日本・ベトナム・北米の各拠点が地域に根差した事業を展開して強さを発揮する「グローカル・ニッチ戦略」の下、互いに切磋琢磨することにより、グループ全体の企業価値向上を目指してまいります。
2018年度2019年度2020年度
中期計画実績中期計画実績中期計画
売上高2,350億円2,423億円2,550億円2,393億円2,800億円
経常利益70億円86億円105億円190億円140億円
出荷量326万トン327万トン363万トン337万トン400万トン
(国内)174万トン175万トン178万トン165万トン180万トン
(海外)152万トン152万トン185万トン172万トン220万トン
ROS3.0%3.6%4.1%7.9%5%以上
ROE3.5%4.6%4.8%7.8%6%以上
配当性向28.9%26.7%24.8%28.4%30%程度

⑤ 2020年度の重点推進施策
以上のように、当社グループは本中期計画の下、海外鉄鋼事業の収益力強化を優先的に対処すべき課題として企業価値の向上に努めていきますが、今般の新型コロナウイルス感染拡大は、世界経済に甚大な影響をもたらし、当社グループを巡る経営環境は、不確実性が高まっております。当社グループの中核事業である鉄鋼事業においては、国内外ともに、建築・土木工事の中断や延期などによる鋼材需要の減少により、市況悪化や出荷量の減少が予想されます。国内では、2019年度第4四半期より需要の減少が見られる中、経済活動を再開させた中国の影響により、原材料である鉄スクラップの価格が上昇基調にあります。ベトナムでは新型コロナウイルス感染症の抑え込みには成功しているものの、当局の指導による厳しい移動制限や、工事の中断等事業活動に制約がありました。米国やカナダでは景気の減速により鉱山向け鋼材の需要が低迷しています。世界における新型コロナウイルス感染拡大は継続しており、今後の影響の程度について、定量的に想定することは困難な状況です。

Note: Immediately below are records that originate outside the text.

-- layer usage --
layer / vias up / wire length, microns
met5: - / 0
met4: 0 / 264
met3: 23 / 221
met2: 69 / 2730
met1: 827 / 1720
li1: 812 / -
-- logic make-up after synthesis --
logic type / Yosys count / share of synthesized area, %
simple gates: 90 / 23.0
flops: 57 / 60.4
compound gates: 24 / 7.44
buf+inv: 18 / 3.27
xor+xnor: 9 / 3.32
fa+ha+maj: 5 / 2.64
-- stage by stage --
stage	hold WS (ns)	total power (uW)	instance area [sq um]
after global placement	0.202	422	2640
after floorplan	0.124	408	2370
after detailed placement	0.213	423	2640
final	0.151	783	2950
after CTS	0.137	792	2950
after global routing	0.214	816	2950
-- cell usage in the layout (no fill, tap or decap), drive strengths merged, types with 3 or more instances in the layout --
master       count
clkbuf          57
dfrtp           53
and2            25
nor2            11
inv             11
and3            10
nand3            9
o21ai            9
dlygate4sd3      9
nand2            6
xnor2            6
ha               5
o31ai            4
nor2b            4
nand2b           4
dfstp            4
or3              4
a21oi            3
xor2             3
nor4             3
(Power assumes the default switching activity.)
### src/rtl/whack_auto_player.sv
// Automatic whack-a-mole player: watches the mole lamps and presses the matching button after a tick-based delay.
// Optional build macro AUTOPLAYER_JITTER_EN adds LFSR jitter (0..7 ticks) to the captured reaction delay.
module whack_auto_player #(
  parameter int N_MOLES         = 8,
  parameter int TICK_DIV        = 1000,
  parameter int PRESS_TICKS     = 20,
  parameter int RELEASE_TIMEOUT = 255
) (
  input  logic               clk,
  input  logic               rst,
  input  logic               enable,
  input  logic [N_MOLES-1:0] mole_leds,
  input  logic [7:0]         react_dly,
  output logic [N_MOLES-1:0] btn,
  output logic               busy,
  output logic [7:0]         press_count
);

  localparam int PW = (TICK_DIV > 1) ? $clog2(TICK_DIV) : 1;
  localparam logic [PW-1:0] PRE_LAST   = PW'(TICK_DIV - 1);
  localparam logic [7:0]    PRESS_LAST = 8'(PRESS_TICKS - 1);
  localparam logic [7:0]    REL_LAST   = 8'(RELEASE_TIMEOUT - 1);

  typedef enum logic [1:0] {IDLE, REACT, PRESS, RELEASE} state_t;

  state_t             state, state_n;
  logic [PW-1:0]      pre_cnt;
  logic               tick;
  logic [7:0]         tcnt, tcnt_n;
  logic [7:0]         dly, dly_n;
  logic [7:0]         count_n;
  logic [7:0]         cap_dly;
  logic [N_MOLES-1:0] target, target_n;
  logic [N_MOLES-1:0] btn_n;
  logic               mole_on;

  assign tick = (pre_cnt == PRE_LAST);

  always_ff @(posedge clk or posedge rst) begin
    if (rst)       pre_cnt <= '0;
    else if (tick) pre_cnt <= '0;
    else           pre_cnt <= pre_cnt + 1'b1;
  end

`ifdef AUTOPLAYER_JITTER_EN
  logic [7:0] lfsr;
  logic [8:0] jit_sum;

  // Fibonacci form of x^8+x^6+x^5+x^4+1
  always_ff @(posedge clk or posedge rst) begin
    if (rst) lfsr <= 8'hA5;
    else     lfsr <= {lfsr[6:0], lfsr[7] ^ lfsr[5] ^ lfsr[4] ^ lfsr[3]};
  end

  assign jit_sum = {1'b0, react_dly} + {6'd0, lfsr[2:0]};
  assign cap_dly = jit_sum[8] ? 8'hFF : jit_sum[7:0];
`else
  assign cap_dly = react_dly;
`endif

  // target is held as a one-hot mask, so it doubles as the button pattern
  assign mole_on = |(mole_leds & target);
  assign busy    = (state != IDLE);

  always_comb begin
    state_n  = state;
    tcnt_n   = tick ? tcnt + 8'd1 : tcnt;
    dly_n    = dly;
    target_n = target;
    count_n  = press_count;
    btn_n    = '0;
    if (!enable) begin
      state_n = IDLE;
    end else begin
      case (state)
        IDLE: begin
          if ($onehot(mole_leds)) begin
            target_n = mole_leds;
            dly_n    = cap_dly;
            tcnt_n   = '0;
            state_n  = REACT;
          end
        end
        REACT: begin
          // leave on the tick that completes the delay, so a partial first tick counts
          if (!mole_on) begin
            state_n = IDLE;
          end else if (dly == 8'd0 || (tick && tcnt == dly - 8'd1)) begin
            state_n = PRESS;
            count_n = press_count + 8'd1;
            tcnt_n  = '0;
            btn_n   = target;
          end
        end
        PRESS: begin
          if (tick && tcnt == PRESS_LAST) begin
            state_n = RELEASE;
            tcnt_n  = '0;
          end else begin
            btn_n = target;
          end
        end
        RELEASE: begin
          if (!mole_on || (tick && tcnt == REL_LAST)) state_n = IDLE;
        end
        default: state_n = IDLE;
      endcase
    end
  end

  always_ff @(posedge clk or posedge rst) begin
    if (rst) begin
      state       <= IDLE;
      tcnt        <= '0;
      dly         <= '0;
      target      <= '0;
      press_count <= '0;
      btn         <= '0;
    end else begin
      state       <= state_n;
      tcnt        <= tcnt_n;
      dly         <= dly_n;
      target      <= target_n;
      press_count <= count_n;
      btn         <= btn_n;
    end
  end

endmodule
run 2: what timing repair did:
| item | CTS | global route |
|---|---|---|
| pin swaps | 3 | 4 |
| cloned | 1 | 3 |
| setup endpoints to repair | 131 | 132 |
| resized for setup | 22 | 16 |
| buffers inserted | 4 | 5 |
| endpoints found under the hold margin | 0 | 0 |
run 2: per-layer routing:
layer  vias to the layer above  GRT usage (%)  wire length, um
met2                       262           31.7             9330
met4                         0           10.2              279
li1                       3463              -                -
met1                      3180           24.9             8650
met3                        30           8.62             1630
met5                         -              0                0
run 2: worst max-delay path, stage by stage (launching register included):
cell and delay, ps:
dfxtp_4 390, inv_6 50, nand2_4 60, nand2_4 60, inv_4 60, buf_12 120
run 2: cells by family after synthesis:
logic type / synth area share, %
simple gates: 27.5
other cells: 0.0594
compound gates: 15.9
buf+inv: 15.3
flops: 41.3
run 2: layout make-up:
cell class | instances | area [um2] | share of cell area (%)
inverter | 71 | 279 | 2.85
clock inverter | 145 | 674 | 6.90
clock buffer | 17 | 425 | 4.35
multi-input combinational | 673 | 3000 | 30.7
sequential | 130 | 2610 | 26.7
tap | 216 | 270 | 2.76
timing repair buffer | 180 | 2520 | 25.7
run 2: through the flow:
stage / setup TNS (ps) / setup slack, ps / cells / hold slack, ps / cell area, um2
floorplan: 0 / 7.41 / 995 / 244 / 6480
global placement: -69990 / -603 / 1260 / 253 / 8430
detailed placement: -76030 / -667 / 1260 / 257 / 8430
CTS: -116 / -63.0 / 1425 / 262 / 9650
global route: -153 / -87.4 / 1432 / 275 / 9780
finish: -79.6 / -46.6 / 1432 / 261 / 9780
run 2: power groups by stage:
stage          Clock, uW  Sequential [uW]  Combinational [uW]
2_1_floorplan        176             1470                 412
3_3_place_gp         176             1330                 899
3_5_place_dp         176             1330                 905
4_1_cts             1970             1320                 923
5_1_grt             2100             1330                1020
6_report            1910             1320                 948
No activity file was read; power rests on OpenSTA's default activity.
## src/rtl/freq_meas.sv

```systemverilog
// Gated-count frequency meter.
// Synchronises an asynchronous input and counts its rising edges over a fixed
// window of GATE_CYCLES clocks. The count is scaled to Hz and published with a
// one-cycle valid strobe.
// Optional feature macro: FREQ_MEAS_SAT_EN enables saturation of the result and
// of the edge counter, and drives o_ovf. When the macro is undefined, the result
// wraps modulo 2^28 and o_ovf is tied to 0.
module freq_meas #(
    parameter int unsigned CLK_HZ      = 100_000_000,
    parameter int unsigned GATE_CYCLES = 100_000_000
) (
    input  logic        clk,
    input  logic        rstn,
    input  logic        i_sig,
    input  logic        i_en,
    output logic [27:0] o_freq,
    output logic        o_valid,
    output logic        o_busy,
    output logic        o_ovf
);

    localparam int unsigned SCALE     = CLK_HZ / GATE_CYCLES;
    localparam logic [63:0] SCALE64   = 64'(SCALE);
    localparam logic [31:0] GATE_LAST = 32'(GATE_CYCLES - 1);

    typedef enum logic [1:0] {StIdle, StArm, StGate, StLatch} state_e;

    state_e      state_q;
    logic [1:0]  sync_q;
    logic        dly_q;
    logic        rise;
    logic [31:0] gate_cnt_q;
    logic [27:0] edge_cnt_q;
    logic [27:0] edge_cnt_d;
    logic [63:0] scaled;
    logic [27:0] res_freq;
    logic [27:0] freq_q;
    logic        valid_q;
    logic        busy_q;

    // Two-flop synchroniser plus one delay stage for rising-edge detection.
    always_ff @(posedge clk or negedge rstn) begin
        if (!rstn) begin
            sync_q <= 2'b00;
            dly_q  <= 1'b0;
        end else begin
            sync_q <= {sync_q[0], i_sig};
            dly_q  <= sync_q[1];
        end
    end

    assign rise = sync_q[1] & ~dly_q;

    // Full-width product so that the overflow test sees every bit.
    assign scaled = {36'd0, edge_cnt_q} * SCALE64;

`ifdef FREQ_MEAS_SAT_EN
    logic res_ovf;
    logic ovf_q;

    // Saturating edge counter and clamped result.
    always_comb begin
        edge_cnt_d = (edge_cnt_q == 28'hFFF_FFFF) ? edge_cnt_q : edge_cnt_q + 28'd1;
        res_ovf    = (scaled[63:28] != 36'd0) || (edge_cnt_q == 28'hFFF_FFFF);
        res_freq   = (scaled[63:28] != 36'd0) ? 28'hFFF_FFFF : scaled[27:0];
    end

    // Overflow flag updates only together with the result strobe.
    always_ff @(posedge clk or negedge rstn) begin
        if (!rstn) begin
            ovf_q <= 1'b0;
        end else if (state_q == StLatch) begin
            ovf_q <= res_ovf;
        end
    end

    assign o_ovf = ovf_q;
`else
    logic unused_hi;

    // Wrapping edge counter; the result is the product modulo 2^28.
    always_comb begin
        edge_cnt_d = edge_cnt_q + 28'd1;
        res_freq   = scaled[27:0];
        unused_hi  = ^scaled[63:28];
    end

    assign o_ovf = 1'b0;
`endif

    // Measurement FSM: arm, count over the gate, latch, then rearm or idle.
    always_ff @(posedge clk or negedge rstn) begin
        if (!rstn) begin
            state_q    <= StIdle;
            gate_cnt_q <= 32'd0;
            edge_cnt_q <= 28'd0;
            freq_q     <= 28'd0;
            valid_q    <= 1'b0;
            busy_q     <= 1'b0;
        end else begin
            valid_q <= 1'b0;
            unique case (state_q)
                StIdle: begin
                    if (i_en) begin
                        state_q <= StArm;
                        busy_q  <= 1'b1;
                    end
                end
                StArm: begin
                    if (!i_en) begin
                        state_q <= StIdle;
                        busy_q  <= 1'b0;
                    end else begin
                        gate_cnt_q <= 32'd0;
                        edge_cnt_q <= 28'd0;
                        state_q    <= StGate;
                    end
                end
                StGate: begin
                    if (!i_en) begin
                        // Abort: previous result and flag are left untouched.
                        state_q <= StIdle;
                        busy_q  <= 1'b0;
                    end else begin
                        gate_cnt_q <= gate_cnt_q + 32'd1;
                        if (rise) begin
                            edge_cnt_q <= edge_cnt_d;
                        end
                        if (gate_cnt_q == GATE_LAST) begin
                            state_q <= StLatch;
                        end
                    end
                end
                StLatch: begin
                    freq_q  <= res_freq;
                    valid_q <= 1'b1;
                    if (i_en) begin
                        state_q <= StArm;
                    end else begin
                        state_q <= StIdle;
                        busy_q  <= 1'b0;
                    end
                end
                default: begin
                    state_q <= StIdle;
                    busy_q  <= 1'b0;
                end
            endcase
        end
    end

    assign o_freq  = freq_q;
    assign o_valid = valid_q;
    assign o_busy  = busy_q;

endmodule

```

当社グループとしましては、今回の新型コロナウイルス感染症の影響により、グローバル経済の今後に大きな変化が生じるとともに、我が国においては、人口減少時代に対応した働き方改革、情報技術の進歩やそれに伴う購買行動・流通構造の変化、ESGに関する意識の高まりなど、社会の構造的変化が加速化すると考えております。
従いまして、2020年度におきましては、新型コロナウイルスショックなど当社グループを取り巻く外部環境の大きな変化やリスクに対応し、次の5点を重要推進施策として取り組みます。
・国内鉄鋼事業の最適な生産・販売・購買体制の構築
・海外鉄鋼事業の現地化ならびに「グローカル・ニッチ戦略」の推進
・ポストコロナ時代に対応したグループ総合力の強化
・サステナブルな社会の実現に向けた取り組み
・ワークスタイルの変化に対応した職場づくり・人づくり
これからは、人をつなぎ、時をつなぎながら持続的成長を続けていくとともに、イノベーションにも挑戦していかなければなりません。
今後の成長を見据えた次期中期経営計画の策定を視野に入れつつ、上記施策に取り組んでまいります。
なお、文中における将来の事項については、有価証券報告書提出日(2020年6月29日)現在において判断したものです。